▸ INSTRUCTIONS FOR THE TASK
Please say how many lines in the records below contain the word "kept", giving the number alone.

____ DATA UNDER STUDY

**src/rtl/fwd_hazard_unit.sv**
```systemverilog
// ---------------------------------------------------------------------------
// fwd_hazard_unit
//
// Forwarding / load-use hazard controller for the EX-stage ALU operand muxes.
// Keeps a shadow copy of the destination information of the instructions
// currently in EX (EXS) and MEM (MEMS). From those it decides, for the
// instruction leaving ID, where each ALU operand should come from. That
// decision is registered so that it lines up with the instruction once it
// sits in EX.
//
// Ports
//   clk, rst            rising-edge clock, synchronous active-high reset
//   id_valid            ID holds a real instruction
//   id_rs / id_rt       source A / B register specifiers
//   id_uses_rs/_rt      instruction actually reads rs / rt
//   id_rd, id_wr_en     destination specifier and its write enable
//   id_is_load          the result is produced by data memory (late)
//   flush               taken branch/jump: squash ID and EX
//   stall               combinational: hold PC and IF/ID, bubble into EX
//   fwdA_sel1/_sel2     operand A mux select {sel1,sel2}:
//                       00 register file, 01 EX/MEM, 10 MEM/WB
//   fwdB_sel1/_sel2     operand B mux select, same encoding
//   stall_count         saturating count of stall cycles since reset
// ---------------------------------------------------------------------------
module fwd_hazard_unit #(
  parameter int REG_ADDR_W  = 6,
  parameter bit ZERO_REG_EN = 1'b1,
  parameter int CNT_W       = 16
) (
  input  logic                  clk,
  input  logic                  rst,
  input  logic                  id_valid,
  input  logic [REG_ADDR_W-1:0] id_rs,
  input  logic [REG_ADDR_W-1:0] id_rt,
  input  logic                  id_uses_rs,
  input  logic                  id_uses_rt,
  input  logic [REG_ADDR_W-1:0] id_rd,
  input  logic                  id_wr_en,
  input  logic                  id_is_load,
  input  logic                  flush,
  output logic                  stall,
  output logic                  fwdA_sel1,
  output logic                  fwdA_sel2,
  output logic                  fwdB_sel1,
  output logic                  fwdB_sel2,
  output logic [CNT_W-1:0]      stall_count
);

  localparam int NUM_OPS = 2;

  localparam logic [1:0] SEL_RF    = 2'b00;
  localparam logic [1:0] SEL_EXMEM = 2'b01;
  localparam logic [1:0] SEL_MEMWB = 2'b10;

  // EX shadow slot
  logic                  exs_v_q,  exs_v_d;
  logic [REG_ADDR_W-1:0] exs_rd_q, exs_rd_d;
  logic                  exs_wr_q, exs_wr_d;
  logic                  exs_ld_q, exs_ld_d;

  // MEM shadow slot. The load flag is not kept here: once a load has reached
  // MEM its data is forwardable from MEM/WB, so only EX cares about loads.
  logic                  mems_v_q,  mems_v_d;
  logic [REG_ADDR_W-1:0] mems_rd_q, mems_rd_d;
  logic                  mems_wr_q, mems_wr_d;

  logic [1:0]            fwd_a_q, fwd_a_d;
  logic [1:0]            fwd_b_q, fwd_b_d;
  logic [CNT_W-1:0]      stall_count_q, stall_count_d;

  // A slot matches a source when it holds a live, writing instruction with
  // that destination. r0 never matches when it is hardwired to zero.
  function automatic logic slot_match(
    input logic                  v,
    input logic                  wr,
    input logic [REG_ADDR_W-1:0] rd,
    input logic [REG_ADDR_W-1:0] src
  );
    return v & wr & (rd == src) & ~(ZERO_REG_EN & (src == '0));
  endfunction

  // Per-operand view of the ID instruction
  logic [REG_ADDR_W-1:0] op_reg     [NUM_OPS];
  logic                  op_use     [NUM_OPS];
  logic                  op_hit_ex  [NUM_OPS];
  logic                  op_hit_mem [NUM_OPS];
  logic [1:0]            op_sel     [NUM_OPS];

  assign op_reg[0] = id_rs;
  assign op_reg[1] = id_rt;
  assign op_use[0] = id_uses_rs;
  assign op_use[1] = id_uses_rt;

  generate
    for (genvar gi = 0; gi < NUM_OPS; gi++) begin : g_op
      assign op_hit_ex[gi]  = op_use[gi] &
                              slot_match(exs_v_q, exs_wr_q, exs_rd_q, op_reg[gi]);
      assign op_hit_mem[gi] = op_use[gi] &
                              slot_match(mems_v_q, mems_wr_q, mems_rd_q, op_reg[gi]);
      // The EX slot holds the younger producer, so it wins over MEM.
      assign op_sel[gi] = op_hit_ex[gi]  ? SEL_EXMEM :
                          op_hit_mem[gi] ? SEL_MEMWB : SEL_RF;
    end
  endgenerate

  // A load in EX has no data yet for a consumer entering EX next cycle.
  // A flush squashes the consumer anyway, so it suppresses the stall.
  assign stall = id_valid & ~flush & exs_ld_q & (op_hit_ex[0] | op_hit_ex[1]);

  always_comb begin
    // The MEM slot always follows EX; EX is never held, only bubbled.
    mems_v_d      = exs_v_q;
    mems_rd_d     = exs_rd_q;
    mems_wr_d     = exs_wr_q;

    exs_v_d       = id_valid;
    exs_rd_d      = id_rd;
    exs_wr_d      = id_wr_en;
    exs_ld_d      = id_is_load;
    fwd_a_d       = op_sel[0];
    fwd_b_d       = op_sel[1];
    stall_count_d = stall_count_q;

    if (flush || stall) begin
      exs_v_d  = 1'b0;
      exs_rd_d = '0;
      exs_wr_d = 1'b0;
      exs_ld_d = 1'b0;
      fwd_a_d  = SEL_RF;
      fwd_b_d  = SEL_RF;
    end

    if (stall && (stall_count_q != {CNT_W{1'b1}})) begin
      stall_count_d = stall_count_q + CNT_W'(1);
    end
  end

  always_ff @(posedge clk) begin
    if (rst) begin
      exs_v_q       <= 1'b0;
      exs_rd_q      <= '0;
      exs_wr_q      <= 1'b0;
      exs_ld_q      <= 1'b0;
      mems_v_q      <= 1'b0;
      mems_rd_q     <= '0;
      mems_wr_q     <= 1'b0;
      fwd_a_q       <= SEL_RF;
      fwd_b_q       <= SEL_RF;
      stall_count_q <= '0;
    end else begin
      exs_v_q       <= exs_v_d;
      exs_rd_q      <= exs_rd_d;
      exs_wr_q      <= exs_wr_d;
      exs_ld_q      <= exs_ld_d;
      mems_v_q      <= mems_v_d;
      mems_rd_q     <= mems_rd_d;
      mems_wr_q     <= mems_wr_d;
      fwd_a_q       <= fwd_a_d;
      fwd_b_q       <= fwd_b_d;
      stall_count_q <= stall_count_d;
    end
  end

  assign fwdA_sel1   = fwd_a_q[1];
  assign fwdA_sel2   = fwd_a_q[0];
  assign fwdB_sel1   = fwd_b_q[1];
  assign fwdB_sel2   = fwd_b_q[0];
  assign stall_count = stall_count_q;

endmodule

```
**config.mk**
```make
export PLATFORM = sky130hd
export DESIGN_NAME = fwd_hazard_unit
export DESIGN_NICKNAME = d
export VERILOG_FILES = /design/src/rtl/fwd_hazard_unit.sv
export SDC_FILE = /design/constraint.sdc
export NUM_CORES = 1
export LEC_CHECK = 0
export CAP_MARGIN = 10
export CORE_MARGIN = 1.5
export CORE_UTILIZATION = 40
export CTS_CLUSTER_DIAMETER = 200
export DETAILED_ROUTE_END_ITERATION = 12
export HOLD_SLACK_MARGIN = 0.1
export PLACE_DENSITY = 0.68
export SYNTH_ARGS = -nofsm -noshare
export SYNTH_HDL_FRONTEND = slang
export SYNTH_SLANG_ARGS = --single-unit
export TNS_END_PERCENT = 10
```
**constraint.sdc**
```tcl
create_clock -name clk -period 2.9 [get_ports clk]
set_input_delay 0.29 -clock clk [delete_from_list [all_inputs] [get_ports clk]]
set_output_delay 0.29 -clock clk [all_outputs]
set_load 0.05 [all_outputs]
```
# Yosys cells after proc, flatten, opt, wreduce, memory -nomap -nowiden
# Index checks and enable logic that the tools add are counted.
[op_classes]
addsub = 1
n_eq_ne = 5
n_mux = 4
n_bitwise = 21
reduce_logical = 7
[ops]
columns = ["cell", "n"]
rows = [
  ["$eq 6x6->1", 4],
  ["$and 1x1->1", 17],
  ["$add 16x1->16 const B", 1],
  ["$ne 16x16->1 const B", 1],
  ["$logic_not 6->1", 2],
  ["$reduce_or 3->1", 2],
  ["$mux 2", 2],
  ["$not 1->1", 3],
  ["$mux 1", 2],
  ["$reduce_or 2->1", 1],
  ["$logic_and 1x1->1", 1],
  ["$logic_or 1x1->1", 1],
  ["$or 1x1->1", 1],
]
[totals]
register_bits = 37
input_bits = 26
out_inout_bits = 21
word_cells = 50

# Logic depth before layout (Yosys ltp)
[logic_depth]
word_depth = 8
mapped_depth = 7

# Worst setup path before layout
# No wires, ideal clock.
[synth_path]
path_type = "reg-to-reg"
start = "register stall_count_q[0] (netlist: stall_count[0])"
end = "register stall_count_q[4] (netlist: stall_count[4])"
arrival_ns = 2.432
slack_ns = 0.344
stages_incl_launch_ff = 8
path_buffers = 0
cell_sequence = "dfxtp_1 > ha_1 > nand2_1 > or4_1 > or2_1 > o211a_4 > nand4_1 > mux2_1"
[synth_via]
elab_chain_len = 2
elab_cells_between_ends = 3
[synth_rtl]
columns = ["element", "line_no", "rtl"]
rows = [
  ["from (decl)", "69", "logic [CNT_W-1:0] stall_count_q, stall_count_d;"],
  ["from (signal assigned)", "160", "stall_count_q <= stall_count_d;"],
  ["branches (longest 2 deep; another with $add 16x1->16)", "-", ""],
]
# Several ways; the timed one is not identified.
# A chain may end at the register's enable or synchronous reset.

# Worst setup path in the final report
[layout_path]
start = "input id_rs[0]"
end = "register fwd_a_q[0]"
[layout_via]
elab_chain_len = 8
elab_cells_between_ends = 11
[layout_rtl]
columns = ["element", "line_no", "rtl"]
rows = [
  ["from (decl)", "33", "input logic [REG_ADDR_W-1:0] id_rs,"],
  ["$eq 6x6->1 / $logic_not 6->1 (equally long branches)", "79", "return v & wr & (rd == src) & ~(ZERO_REG_EN & (src == '0));"],
  ["$and 1x1->1 / $not 1->1 (equally long branches)", "79", ""],
  ["$and 1x1->1 (*)", "79", ""],
  ["$and 1x1->1 (*)", "96", "assign op_hit_ex[gi] = op_use[gi] &"],
  ["$or 1x1->1", "108", "assign stall = id_valid & ~flush & exs_ld_q & (op_hit_ex[0] | op_hit_ex[1]);"],
  ["$and 1x1->1", "108", ""],
  ["$logic_or 1x1->1", "124", "if (flush || stall) begin"],
  ["$reduce_or 2->1 (no line)", "-", ""],
  ["to (signal assigned)", "158", "fwd_a_q <= fwd_a_d;"],
  ["to (decl)", "67", "logic [1:0] fwd_a_q, fwd_a_d;"],
]
# Every way passes the cells marked *; elsewhere a longest branch is shown, timed or not.

==> metrics.csv <==
metric,value,unit
min_path_type,flop to flop,
fin_cells,292,
power,0.00103,W
clock-skew-final,0.00391,ns
rrSetupSlack,0.62,ns
cts-buffers-inserted,5,
cp-start-kind,primary input,
synthFlopType,dfxtp_1,
drv_slew,0,
cellLeakagePower,0.864,nW
wl_per_cell,12.7,um
post-route-util,56.3,%
syn_to_final_growth,36.5,%
async_flop_share,0,%
cp-startpoint,id_rs[0],
maxSlewHeadroom,65.0,%
min_path_cells,1,
drive_gt1_share,9.58,%
dr.pass1.iters,4,
setup_viol,0,
cts_tree,done,
clk_root_buffer_cell,clkbuf_8,
port-buffer-count,46,
place.gp.congestion,0.782,
clk_pin_slew,0.07,ns
postCtsSetupBuffers,0,
min_period,2.39,ns
highest_layer,met4,
via_per_inst,5.01,
nets,267,
p_per_area,423,nW/um2
syn_area_per_cell,9.54,um2
via_count,1463,
hold_end,mems_v_q,
cts_resized,0,
yosys_warnings,0,
vdd.ir_drop.worst,0.000292,V
antenna_left,0,
initial_core_util,41.3,%
grt_max_degree,14,
rr_worst_depth,7,
min_from,exs_v_q,
crit_fanout,8,
hold_viol_final,0,
gr-total-overflow,0,
critPathKind,primary input to flop,
yosysSeqAreaShare,41.5,%
cts.sinks,37,
ios,47,
num_rows,24,
synth_cell_type_count,44,
antenna_found_initial,0,
routed_wl,3710,um
synth_nets,214,
drtIter0Drc,56,
post-route-drc-count,0,
period_share,82.5,%
max_cap_viol_count,0,
synth_edf_count,0,
dieHeight,69.8,um
worstPathRequired,3.12,ns
rsz0062_at_grt,no,
dp_cells,285,
grt_pass1_vias,1430,
wl_met1,1860,um
worstPathArrival,2.62,ns
outcome,"finished, final reports clean",
reg2reg_to,stall_count[4],
reg2reg_from,stall_count[0],
hpwl,3020,um
grt_pass1_wl,6400,um
synth.ff_latch_count,37,
gr-usage-all-layers,16.2,%
clock_latency,0.28,ns
core,4320,um2
wl_met2,1690,um
die_w,69.8,um
tightest_slew,0.523,ns
fmax,418,MHz
syn_inst,187,
setup.worst_path.end_class,flop,
syn_area,1780,um2
die_area,4870,um2
n_antenna_cell,0,
cts_hold_buf,0,
h-tree-depth,2,
wl_met3,105,um
clk_path_buf_depth,2,
tns,0,ns
through the flow:
| stage | worst slack (ns) | hold slack [ns] | cell area [um2] |
|---|---|---|---|
| 2_1_floorplan | 0.344 | 0.412 | 1780 |
| 3_3_place_gp | 0.199 | 0.457 | 2330 |
| 3_5_place_dp | 0.216 | 0.451 | 2330 |
| 4_1_cts | 0.506 | 0.461 | 2430 |
| 5_1_grt | 0.345 | 0.469 | 2430 |
| 6_report | 0.509 | 0.462 | 2430 |
layout make-up:
| type | count | area (um2) |
|---|---|---|
| inverter | 4 | 15.0 |
| sequential | 37 | 741 |
| clock buffer | 5 | 68.8 |
| tap | 52 | 65.1 |
| clock inverter | 2 | 35.0 |
| fill | 412 | 1890 |
| timing repair buffer | 50 | 500 |
| multi-input combinational | 142 | 1010 |
worst max path at each step:
stage / to / depth (start not counted)
4_1_cts: fwd_a_q[0] / 8
3_5_place_dp: fwd_a_q[0] / 8
2_1_floorplan: stall_count[4] / 7
6_report: fwd_a_q[0] / 8
5_1_grt: exs_rd_q[0] / 8
3_3_place_gp: fwd_a_q[0] / 8
cells in the mapped netlist, types with 2 or more instances:
master | count | area (um2)
a21oi_1 | 7 | 35.0
and2_1 | 11 | 68.8
and4_1 | 3 | 26.3
clkbuf_1 | 3 | 11.3
dfxtp_1 | 37 | 741
inv_1 | 4 | 15.0
mux2_1 | 2 | 22.5
nand2_1 | 9 | 33.8
nand3_1 | 6 | 30.0
nand4_1 | 5 | 31.3
nor2_1 | 10 | 37.5
nor2b_1 | 11 | 68.8
nor3_1 | 8 | 40.0
nor4_1 | 4 | 25.0
o21ai_0 | 5 | 25.0
o31ai_1 | 2 | 15.0
or2_1 | 2 | 12.5
or3_1 | 6 | 37.5
or4_1 | 3 | 22.5
xnor2_1 | 5 | 43.8
xor2_1 | 21 | 184
critical path: stages:
cell	delay, ns
clkdlybuf4s50_1	0.47
or4_4	0.58
o31ai_4	0.20
nand3b_1	0.18
nand2_2	0.09
a311oi_2	0.45
buf_4	0.22
and2_1	0.14
power by group:
group / switching [W] / internal [W] / leakage, nW
clock network: 0.000166 / 0.000250 / 0.0540
logic: 0.0000366 / 0.0000531 / 0.510
registers: 0.00000687 / 0.000516 / 0.300
cell usage in the layout (no fill, tap or decap), types with 2 or more instances in the layout:
| master | instances |
|---|---|
| or3_1 | 6 |
| clkdlybuf4s50_1 | 45 |
| xnor2_1 | 5 |
| inv_1 | 4 |
| nand4_1 | 5 |
| or2_1 | 2 |
| nor2_1 | 10 |
| o21ai_0 | 5 |
| clkbuf_8 | 5 |
| xor2_1 | 21 |
| or4_1 | 3 |
| buf_4 | 4 |
| nor4_1 | 4 |
| a21oi_1 | 7 |
| o31ai_1 | 2 |
| nor2b_1 | 11 |
| dfxtp_1 | 37 |
| and2_1 | 11 |
| nand3_1 | 6 |
| and4_1 | 3 |
| nand2_1 | 9 |
| mux2_1 | 2 |
| nor3_1 | 8 |
layer usage:
layer	global-route usage (%)	vias up
met4	6.41	0
met3	3.20	5
met2	25.8	24
li1	-	769
met1	21.7	665
met5	0	-
logic make-up after synthesis:
| logic type | synth area share [%] |
|---|---|
| simple gates | 28.1 |
| flops | 41.5 |
| compound gates | 12.4 |
| xor+xnor | 12.8 |
| buf+inv | 1.89 |
| mux | 2.66 |
| fa+ha+maj | 0.701 |
state kept, by name (all words and copies together) (netlist names):
register / count
mems_rd_q: 6
exs_v_q: 1
exs_wr_q: 1
fwd_b_q: 2
exs_rd_q: 6
fwd_a_q: 2
stall_count: 16
mems_v_q: 1
exs_ld_q: 1
mems_wr_q: 1
(Power assumes the default switching activity.)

________

▸ RESPONSE
2